-- YOUR GOAL --
Take the entries below and print, exactly, the stretch from the line containing "The critical path endpoint" through the line containing "In this run, post-CTS", both included.

*** Opening MATERIAL PROVIDED ***

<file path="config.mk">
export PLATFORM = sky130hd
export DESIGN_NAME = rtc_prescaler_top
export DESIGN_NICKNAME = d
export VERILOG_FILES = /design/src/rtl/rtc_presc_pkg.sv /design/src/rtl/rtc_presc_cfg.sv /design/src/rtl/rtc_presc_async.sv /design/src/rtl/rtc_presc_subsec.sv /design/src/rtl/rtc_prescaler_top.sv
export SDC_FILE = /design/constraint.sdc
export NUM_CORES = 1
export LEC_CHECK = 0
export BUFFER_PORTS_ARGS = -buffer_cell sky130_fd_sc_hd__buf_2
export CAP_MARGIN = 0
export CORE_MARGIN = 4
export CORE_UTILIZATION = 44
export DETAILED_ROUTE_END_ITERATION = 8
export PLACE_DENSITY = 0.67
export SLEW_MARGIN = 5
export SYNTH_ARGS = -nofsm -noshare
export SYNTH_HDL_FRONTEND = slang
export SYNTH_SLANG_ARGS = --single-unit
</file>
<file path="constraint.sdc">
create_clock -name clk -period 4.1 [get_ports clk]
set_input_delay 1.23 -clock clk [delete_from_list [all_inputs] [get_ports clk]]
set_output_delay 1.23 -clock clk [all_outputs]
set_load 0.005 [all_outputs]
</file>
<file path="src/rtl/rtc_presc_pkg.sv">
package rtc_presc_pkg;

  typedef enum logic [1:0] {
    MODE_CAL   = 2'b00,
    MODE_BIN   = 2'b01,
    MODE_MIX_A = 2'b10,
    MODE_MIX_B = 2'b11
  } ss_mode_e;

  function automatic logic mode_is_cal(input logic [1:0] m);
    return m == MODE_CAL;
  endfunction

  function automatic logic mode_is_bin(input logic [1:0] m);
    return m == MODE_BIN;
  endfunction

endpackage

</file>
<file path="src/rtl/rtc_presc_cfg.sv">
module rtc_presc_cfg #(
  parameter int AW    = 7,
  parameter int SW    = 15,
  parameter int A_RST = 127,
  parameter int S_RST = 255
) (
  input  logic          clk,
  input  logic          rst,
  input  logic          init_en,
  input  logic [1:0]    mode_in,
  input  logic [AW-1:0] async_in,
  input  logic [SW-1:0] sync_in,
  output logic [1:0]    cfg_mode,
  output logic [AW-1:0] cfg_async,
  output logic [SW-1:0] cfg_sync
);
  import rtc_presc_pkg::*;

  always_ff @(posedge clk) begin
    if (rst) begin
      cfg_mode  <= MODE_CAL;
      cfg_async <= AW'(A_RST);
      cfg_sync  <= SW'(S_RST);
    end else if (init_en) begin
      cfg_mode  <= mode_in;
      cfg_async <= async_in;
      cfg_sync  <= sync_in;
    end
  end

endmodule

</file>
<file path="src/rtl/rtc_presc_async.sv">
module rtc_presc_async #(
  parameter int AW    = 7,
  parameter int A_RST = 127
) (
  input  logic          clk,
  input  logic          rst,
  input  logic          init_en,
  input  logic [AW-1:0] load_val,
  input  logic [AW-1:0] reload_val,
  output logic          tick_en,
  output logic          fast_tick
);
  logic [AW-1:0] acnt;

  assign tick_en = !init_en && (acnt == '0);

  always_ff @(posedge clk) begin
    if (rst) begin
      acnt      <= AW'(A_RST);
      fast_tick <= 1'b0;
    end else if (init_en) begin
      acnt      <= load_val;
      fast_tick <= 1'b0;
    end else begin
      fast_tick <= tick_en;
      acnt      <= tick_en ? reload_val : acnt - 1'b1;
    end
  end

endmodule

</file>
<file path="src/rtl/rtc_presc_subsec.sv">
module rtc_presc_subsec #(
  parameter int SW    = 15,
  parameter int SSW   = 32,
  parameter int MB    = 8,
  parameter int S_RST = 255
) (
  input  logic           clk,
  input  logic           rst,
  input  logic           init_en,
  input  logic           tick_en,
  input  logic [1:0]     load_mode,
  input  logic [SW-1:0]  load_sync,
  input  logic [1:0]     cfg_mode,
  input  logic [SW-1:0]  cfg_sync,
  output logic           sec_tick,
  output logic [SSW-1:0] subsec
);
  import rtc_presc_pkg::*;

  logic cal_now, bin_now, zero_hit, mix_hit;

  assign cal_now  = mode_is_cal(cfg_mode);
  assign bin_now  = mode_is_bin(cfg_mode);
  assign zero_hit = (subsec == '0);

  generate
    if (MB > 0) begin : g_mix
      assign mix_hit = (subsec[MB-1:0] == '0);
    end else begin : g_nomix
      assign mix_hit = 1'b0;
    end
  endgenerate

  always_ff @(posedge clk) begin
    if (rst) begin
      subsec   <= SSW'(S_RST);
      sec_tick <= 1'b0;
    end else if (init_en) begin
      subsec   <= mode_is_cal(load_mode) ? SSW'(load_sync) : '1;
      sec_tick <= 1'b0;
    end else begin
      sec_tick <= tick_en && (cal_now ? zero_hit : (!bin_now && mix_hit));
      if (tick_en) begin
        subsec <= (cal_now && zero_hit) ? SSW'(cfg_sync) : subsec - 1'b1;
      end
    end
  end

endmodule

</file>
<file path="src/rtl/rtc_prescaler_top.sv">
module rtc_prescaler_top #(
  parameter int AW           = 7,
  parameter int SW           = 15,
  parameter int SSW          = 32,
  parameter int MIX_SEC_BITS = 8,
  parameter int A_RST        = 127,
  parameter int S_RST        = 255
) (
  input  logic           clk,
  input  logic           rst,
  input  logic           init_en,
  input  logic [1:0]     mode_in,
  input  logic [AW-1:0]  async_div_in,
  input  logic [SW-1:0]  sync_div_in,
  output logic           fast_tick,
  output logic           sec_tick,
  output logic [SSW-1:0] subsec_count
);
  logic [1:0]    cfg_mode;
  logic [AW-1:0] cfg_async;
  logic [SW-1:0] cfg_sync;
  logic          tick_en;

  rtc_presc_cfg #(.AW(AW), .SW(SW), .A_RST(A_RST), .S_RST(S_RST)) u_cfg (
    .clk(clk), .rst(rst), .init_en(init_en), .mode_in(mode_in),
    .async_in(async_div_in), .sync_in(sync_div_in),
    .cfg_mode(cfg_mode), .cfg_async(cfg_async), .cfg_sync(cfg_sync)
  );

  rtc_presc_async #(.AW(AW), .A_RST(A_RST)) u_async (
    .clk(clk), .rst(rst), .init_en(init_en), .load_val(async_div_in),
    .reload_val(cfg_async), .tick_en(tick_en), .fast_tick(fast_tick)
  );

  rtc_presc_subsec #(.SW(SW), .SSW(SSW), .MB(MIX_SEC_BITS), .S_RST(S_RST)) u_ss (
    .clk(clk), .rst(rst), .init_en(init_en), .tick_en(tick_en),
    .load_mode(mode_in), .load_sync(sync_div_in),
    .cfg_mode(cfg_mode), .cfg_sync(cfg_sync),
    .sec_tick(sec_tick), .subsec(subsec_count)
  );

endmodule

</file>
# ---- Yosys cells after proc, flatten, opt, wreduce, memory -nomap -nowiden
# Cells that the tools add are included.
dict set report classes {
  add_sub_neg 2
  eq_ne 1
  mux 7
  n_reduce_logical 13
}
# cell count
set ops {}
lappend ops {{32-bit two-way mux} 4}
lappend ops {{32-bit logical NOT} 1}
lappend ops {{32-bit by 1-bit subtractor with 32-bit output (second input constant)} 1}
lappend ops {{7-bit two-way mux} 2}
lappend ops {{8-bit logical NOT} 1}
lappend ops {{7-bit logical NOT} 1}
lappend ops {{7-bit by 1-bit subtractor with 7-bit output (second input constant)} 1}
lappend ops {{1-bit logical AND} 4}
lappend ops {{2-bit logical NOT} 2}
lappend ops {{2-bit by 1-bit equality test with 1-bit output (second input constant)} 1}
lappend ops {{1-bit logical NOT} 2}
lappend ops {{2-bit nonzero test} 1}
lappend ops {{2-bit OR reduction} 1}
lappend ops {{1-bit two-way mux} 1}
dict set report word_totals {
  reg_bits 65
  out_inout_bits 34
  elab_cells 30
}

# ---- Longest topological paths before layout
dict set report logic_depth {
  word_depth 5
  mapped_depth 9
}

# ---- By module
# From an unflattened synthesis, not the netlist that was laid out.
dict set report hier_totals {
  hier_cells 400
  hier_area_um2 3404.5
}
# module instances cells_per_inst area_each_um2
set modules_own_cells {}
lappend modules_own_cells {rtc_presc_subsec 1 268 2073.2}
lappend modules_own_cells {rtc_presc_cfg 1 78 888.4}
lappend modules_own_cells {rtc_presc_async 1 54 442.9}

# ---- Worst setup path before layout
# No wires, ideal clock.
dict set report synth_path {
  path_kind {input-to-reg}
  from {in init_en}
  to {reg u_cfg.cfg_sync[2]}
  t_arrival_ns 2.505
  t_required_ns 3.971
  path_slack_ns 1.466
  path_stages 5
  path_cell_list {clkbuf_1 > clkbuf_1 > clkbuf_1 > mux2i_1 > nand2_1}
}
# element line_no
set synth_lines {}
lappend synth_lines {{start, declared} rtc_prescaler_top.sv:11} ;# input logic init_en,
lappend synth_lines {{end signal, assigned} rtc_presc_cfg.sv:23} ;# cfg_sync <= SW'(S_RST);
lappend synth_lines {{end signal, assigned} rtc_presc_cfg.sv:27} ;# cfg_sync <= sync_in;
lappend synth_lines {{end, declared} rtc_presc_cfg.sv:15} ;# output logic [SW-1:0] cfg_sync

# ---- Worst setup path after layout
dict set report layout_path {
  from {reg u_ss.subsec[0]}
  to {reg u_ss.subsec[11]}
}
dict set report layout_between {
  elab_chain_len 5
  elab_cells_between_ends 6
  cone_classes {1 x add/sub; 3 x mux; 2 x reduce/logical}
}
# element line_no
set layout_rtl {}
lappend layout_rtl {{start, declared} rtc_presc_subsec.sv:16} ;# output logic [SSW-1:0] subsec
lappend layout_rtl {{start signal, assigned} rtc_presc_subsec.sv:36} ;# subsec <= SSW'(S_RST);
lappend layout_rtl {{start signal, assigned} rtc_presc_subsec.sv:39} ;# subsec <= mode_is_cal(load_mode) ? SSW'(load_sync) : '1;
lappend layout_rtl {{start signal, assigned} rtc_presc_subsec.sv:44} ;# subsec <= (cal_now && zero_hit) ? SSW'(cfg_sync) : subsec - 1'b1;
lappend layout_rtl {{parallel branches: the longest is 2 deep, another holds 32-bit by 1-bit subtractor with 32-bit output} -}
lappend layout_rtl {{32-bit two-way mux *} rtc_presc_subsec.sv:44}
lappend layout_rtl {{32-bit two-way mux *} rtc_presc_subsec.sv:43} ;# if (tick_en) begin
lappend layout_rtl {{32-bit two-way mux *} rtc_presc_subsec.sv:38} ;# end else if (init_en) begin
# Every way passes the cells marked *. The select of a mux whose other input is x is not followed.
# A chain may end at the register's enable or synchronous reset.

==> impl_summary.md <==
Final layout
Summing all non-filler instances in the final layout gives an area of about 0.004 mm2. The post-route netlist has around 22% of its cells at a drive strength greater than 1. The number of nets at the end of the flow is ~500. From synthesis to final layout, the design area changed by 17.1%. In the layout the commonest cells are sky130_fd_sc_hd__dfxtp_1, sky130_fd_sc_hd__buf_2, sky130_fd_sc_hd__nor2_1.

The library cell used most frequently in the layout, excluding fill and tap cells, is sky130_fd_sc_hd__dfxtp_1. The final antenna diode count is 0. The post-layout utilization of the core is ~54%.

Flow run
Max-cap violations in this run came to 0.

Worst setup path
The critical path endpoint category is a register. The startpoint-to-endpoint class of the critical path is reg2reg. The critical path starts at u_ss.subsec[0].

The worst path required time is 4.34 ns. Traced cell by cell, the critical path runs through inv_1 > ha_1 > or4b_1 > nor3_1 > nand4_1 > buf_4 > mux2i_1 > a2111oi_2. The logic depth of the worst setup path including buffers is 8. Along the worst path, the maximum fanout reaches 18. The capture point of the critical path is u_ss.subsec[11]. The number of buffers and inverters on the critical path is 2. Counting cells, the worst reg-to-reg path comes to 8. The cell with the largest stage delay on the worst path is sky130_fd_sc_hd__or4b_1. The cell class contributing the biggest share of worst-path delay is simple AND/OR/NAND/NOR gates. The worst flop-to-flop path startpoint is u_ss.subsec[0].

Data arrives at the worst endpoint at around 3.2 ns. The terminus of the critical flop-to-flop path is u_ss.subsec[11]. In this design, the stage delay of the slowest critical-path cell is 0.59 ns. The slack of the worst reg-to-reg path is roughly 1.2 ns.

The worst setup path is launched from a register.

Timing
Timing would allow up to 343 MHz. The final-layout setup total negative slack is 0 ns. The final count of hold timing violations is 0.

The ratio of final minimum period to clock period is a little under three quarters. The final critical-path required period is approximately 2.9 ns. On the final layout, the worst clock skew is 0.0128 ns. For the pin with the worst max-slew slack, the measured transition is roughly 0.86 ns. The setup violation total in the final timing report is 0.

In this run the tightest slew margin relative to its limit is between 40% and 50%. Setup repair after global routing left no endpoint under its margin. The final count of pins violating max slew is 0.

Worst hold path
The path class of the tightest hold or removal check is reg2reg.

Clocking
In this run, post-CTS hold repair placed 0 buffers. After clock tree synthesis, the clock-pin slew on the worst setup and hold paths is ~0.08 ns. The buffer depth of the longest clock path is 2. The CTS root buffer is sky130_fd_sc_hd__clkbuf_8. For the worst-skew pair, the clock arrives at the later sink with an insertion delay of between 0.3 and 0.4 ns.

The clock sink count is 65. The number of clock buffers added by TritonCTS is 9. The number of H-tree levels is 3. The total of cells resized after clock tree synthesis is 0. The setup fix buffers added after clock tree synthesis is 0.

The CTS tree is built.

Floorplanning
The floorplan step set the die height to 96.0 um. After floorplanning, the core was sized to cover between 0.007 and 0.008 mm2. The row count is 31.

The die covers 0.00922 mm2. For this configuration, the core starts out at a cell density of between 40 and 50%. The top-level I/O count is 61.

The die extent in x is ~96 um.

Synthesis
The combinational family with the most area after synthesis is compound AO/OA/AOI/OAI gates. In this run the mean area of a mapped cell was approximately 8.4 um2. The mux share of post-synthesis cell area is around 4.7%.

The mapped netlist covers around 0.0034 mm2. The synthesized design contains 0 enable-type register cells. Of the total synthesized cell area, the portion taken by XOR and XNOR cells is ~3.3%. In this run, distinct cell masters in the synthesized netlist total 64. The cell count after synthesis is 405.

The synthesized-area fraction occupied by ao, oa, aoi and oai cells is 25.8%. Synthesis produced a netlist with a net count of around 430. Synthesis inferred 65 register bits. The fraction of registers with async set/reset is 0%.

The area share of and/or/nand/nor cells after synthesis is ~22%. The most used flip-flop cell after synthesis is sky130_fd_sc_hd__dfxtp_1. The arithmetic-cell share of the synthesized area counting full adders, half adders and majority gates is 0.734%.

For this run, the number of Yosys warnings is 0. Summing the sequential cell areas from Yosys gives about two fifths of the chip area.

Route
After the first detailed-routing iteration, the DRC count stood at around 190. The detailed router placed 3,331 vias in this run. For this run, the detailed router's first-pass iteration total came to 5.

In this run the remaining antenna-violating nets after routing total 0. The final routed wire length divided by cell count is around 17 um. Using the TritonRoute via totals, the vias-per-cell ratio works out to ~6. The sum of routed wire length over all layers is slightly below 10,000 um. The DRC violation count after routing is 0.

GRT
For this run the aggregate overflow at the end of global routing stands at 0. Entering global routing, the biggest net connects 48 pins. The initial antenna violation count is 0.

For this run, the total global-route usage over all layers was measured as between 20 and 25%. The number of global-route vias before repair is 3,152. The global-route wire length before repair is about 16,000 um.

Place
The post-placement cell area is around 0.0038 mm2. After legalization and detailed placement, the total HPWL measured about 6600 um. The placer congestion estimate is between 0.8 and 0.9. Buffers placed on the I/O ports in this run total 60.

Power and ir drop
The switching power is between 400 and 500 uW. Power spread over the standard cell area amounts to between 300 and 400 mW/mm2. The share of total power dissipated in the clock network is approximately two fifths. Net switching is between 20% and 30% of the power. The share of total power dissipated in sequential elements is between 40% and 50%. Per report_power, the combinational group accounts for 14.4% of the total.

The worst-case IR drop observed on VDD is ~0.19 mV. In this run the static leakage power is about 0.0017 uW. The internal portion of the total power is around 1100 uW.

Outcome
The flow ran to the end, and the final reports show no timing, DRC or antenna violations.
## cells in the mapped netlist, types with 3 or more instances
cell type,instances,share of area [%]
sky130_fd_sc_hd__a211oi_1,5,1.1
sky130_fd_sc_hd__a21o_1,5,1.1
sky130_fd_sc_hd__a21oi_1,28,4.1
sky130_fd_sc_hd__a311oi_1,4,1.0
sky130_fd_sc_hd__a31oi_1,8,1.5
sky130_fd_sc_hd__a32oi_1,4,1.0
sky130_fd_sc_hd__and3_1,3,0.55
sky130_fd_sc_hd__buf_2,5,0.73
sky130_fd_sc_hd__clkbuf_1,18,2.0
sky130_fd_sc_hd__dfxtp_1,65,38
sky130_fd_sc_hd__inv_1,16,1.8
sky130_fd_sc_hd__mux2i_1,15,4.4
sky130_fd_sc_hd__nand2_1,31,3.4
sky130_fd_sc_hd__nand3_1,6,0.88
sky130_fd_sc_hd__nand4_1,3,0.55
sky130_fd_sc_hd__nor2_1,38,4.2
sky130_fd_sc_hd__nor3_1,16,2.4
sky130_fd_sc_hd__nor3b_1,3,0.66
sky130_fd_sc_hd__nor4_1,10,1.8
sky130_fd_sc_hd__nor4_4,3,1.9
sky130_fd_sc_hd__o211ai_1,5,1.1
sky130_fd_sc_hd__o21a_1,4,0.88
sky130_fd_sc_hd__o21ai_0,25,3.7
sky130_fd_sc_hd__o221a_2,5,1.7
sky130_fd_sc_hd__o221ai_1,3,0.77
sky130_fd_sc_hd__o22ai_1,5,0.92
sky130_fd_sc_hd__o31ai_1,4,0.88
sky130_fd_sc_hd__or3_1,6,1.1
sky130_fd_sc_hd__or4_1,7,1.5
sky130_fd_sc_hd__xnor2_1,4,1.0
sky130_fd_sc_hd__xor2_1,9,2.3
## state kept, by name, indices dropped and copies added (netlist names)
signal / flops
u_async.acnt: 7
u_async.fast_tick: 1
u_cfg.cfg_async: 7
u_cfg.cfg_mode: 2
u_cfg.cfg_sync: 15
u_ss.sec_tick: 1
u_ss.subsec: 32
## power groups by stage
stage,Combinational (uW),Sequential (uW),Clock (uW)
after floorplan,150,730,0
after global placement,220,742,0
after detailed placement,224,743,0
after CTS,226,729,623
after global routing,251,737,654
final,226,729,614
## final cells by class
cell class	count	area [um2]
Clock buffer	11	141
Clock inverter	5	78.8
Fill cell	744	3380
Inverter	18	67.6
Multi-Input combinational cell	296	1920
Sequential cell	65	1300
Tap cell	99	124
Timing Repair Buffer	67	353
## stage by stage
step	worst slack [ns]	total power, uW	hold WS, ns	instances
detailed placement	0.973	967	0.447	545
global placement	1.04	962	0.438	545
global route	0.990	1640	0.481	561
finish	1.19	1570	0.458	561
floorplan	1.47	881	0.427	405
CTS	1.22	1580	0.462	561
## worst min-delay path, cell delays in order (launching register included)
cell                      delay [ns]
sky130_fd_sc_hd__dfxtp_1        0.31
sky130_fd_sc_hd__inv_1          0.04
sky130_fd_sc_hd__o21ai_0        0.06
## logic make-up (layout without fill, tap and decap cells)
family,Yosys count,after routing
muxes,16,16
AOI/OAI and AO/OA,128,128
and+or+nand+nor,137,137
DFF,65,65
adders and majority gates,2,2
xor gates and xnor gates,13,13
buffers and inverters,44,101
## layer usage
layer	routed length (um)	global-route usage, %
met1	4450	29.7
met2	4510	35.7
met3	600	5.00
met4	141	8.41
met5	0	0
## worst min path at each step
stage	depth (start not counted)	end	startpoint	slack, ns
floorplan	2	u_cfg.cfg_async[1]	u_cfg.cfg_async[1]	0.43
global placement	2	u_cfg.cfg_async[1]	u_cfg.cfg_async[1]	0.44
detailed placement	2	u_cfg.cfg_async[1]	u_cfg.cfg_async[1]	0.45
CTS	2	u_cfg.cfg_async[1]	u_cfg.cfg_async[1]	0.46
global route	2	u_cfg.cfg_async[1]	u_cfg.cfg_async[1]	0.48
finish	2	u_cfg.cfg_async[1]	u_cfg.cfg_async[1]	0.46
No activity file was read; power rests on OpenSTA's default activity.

*** Closing MATERIAL PROVIDED ***

-- OUTPUT FOR THIS EXERCISE --
The critical path endpoint category is a register. The startpoint-to-endpoint class of the critical path is reg2reg. The critical path starts at u_ss.subsec[0].

The worst path required time is 4.34 ns. Traced cell by cell, the critical path runs through inv_1 > ha_1 > or4b_1 > nor3_1 > nand4_1 > buf_4 > mux2i_1 > a2111oi_2. The logic depth of the worst setup path including buffers is 8. Along the worst path, the maximum fanout reaches 18. The capture point of the critical path is u_ss.subsec[11]. The number of buffers and inverters on the critical path is 2. Counting cells, the worst reg-to-reg path comes to 8. The cell with the largest stage delay on the worst path is sky130_fd_sc_hd__or4b_1. The cell class contributing the biggest share of worst-path delay is simple AND/OR/NAND/NOR gates. The worst flop-to-flop path startpoint is u_ss.subsec[0].

Data arrives at the worst endpoint at around 3.2 ns. The terminus of the critical flop-to-flop path is u_ss.subsec[11]. In this design, the stage delay of the slowest critical-path cell is 0.59 ns. The slack of the worst reg-to-reg path is roughly 1.2 ns.

The worst setup path is launched from a register.

Timing
Timing would allow up to 343 MHz. The final-layout setup total negative slack is 0 ns. The final count of hold timing violations is 0.

The ratio of final minimum period to clock period is a little under three quarters. The final critical-path required period is approximately 2.9 ns. On the final layout, the worst clock skew is 0.0128 ns. For the pin with the worst max-slew slack, the measured transition is roughly 0.86 ns. The setup violation total in the final timing report is 0.

In this run the tightest slew margin relative to its limit is between 40% and 50%. Setup repair after global routing left no endpoint under its margin. The final count of pins violating max slew is 0.

Worst hold path
The path class of the tightest hold or removal check is reg2reg.

Clocking
In this run, post-CTS hold repair placed 0 buffers. After clock tree synthesis, the clock-pin slew on the worst setup and hold paths is ~0.08 ns. The buffer depth of the longest clock path is 2. The CTS root buffer is sky130_fd_sc_hd__clkbuf_8. For the worst-skew pair, the clock arrives at the later sink with an insertion delay of between 0.3 and 0.4 ns.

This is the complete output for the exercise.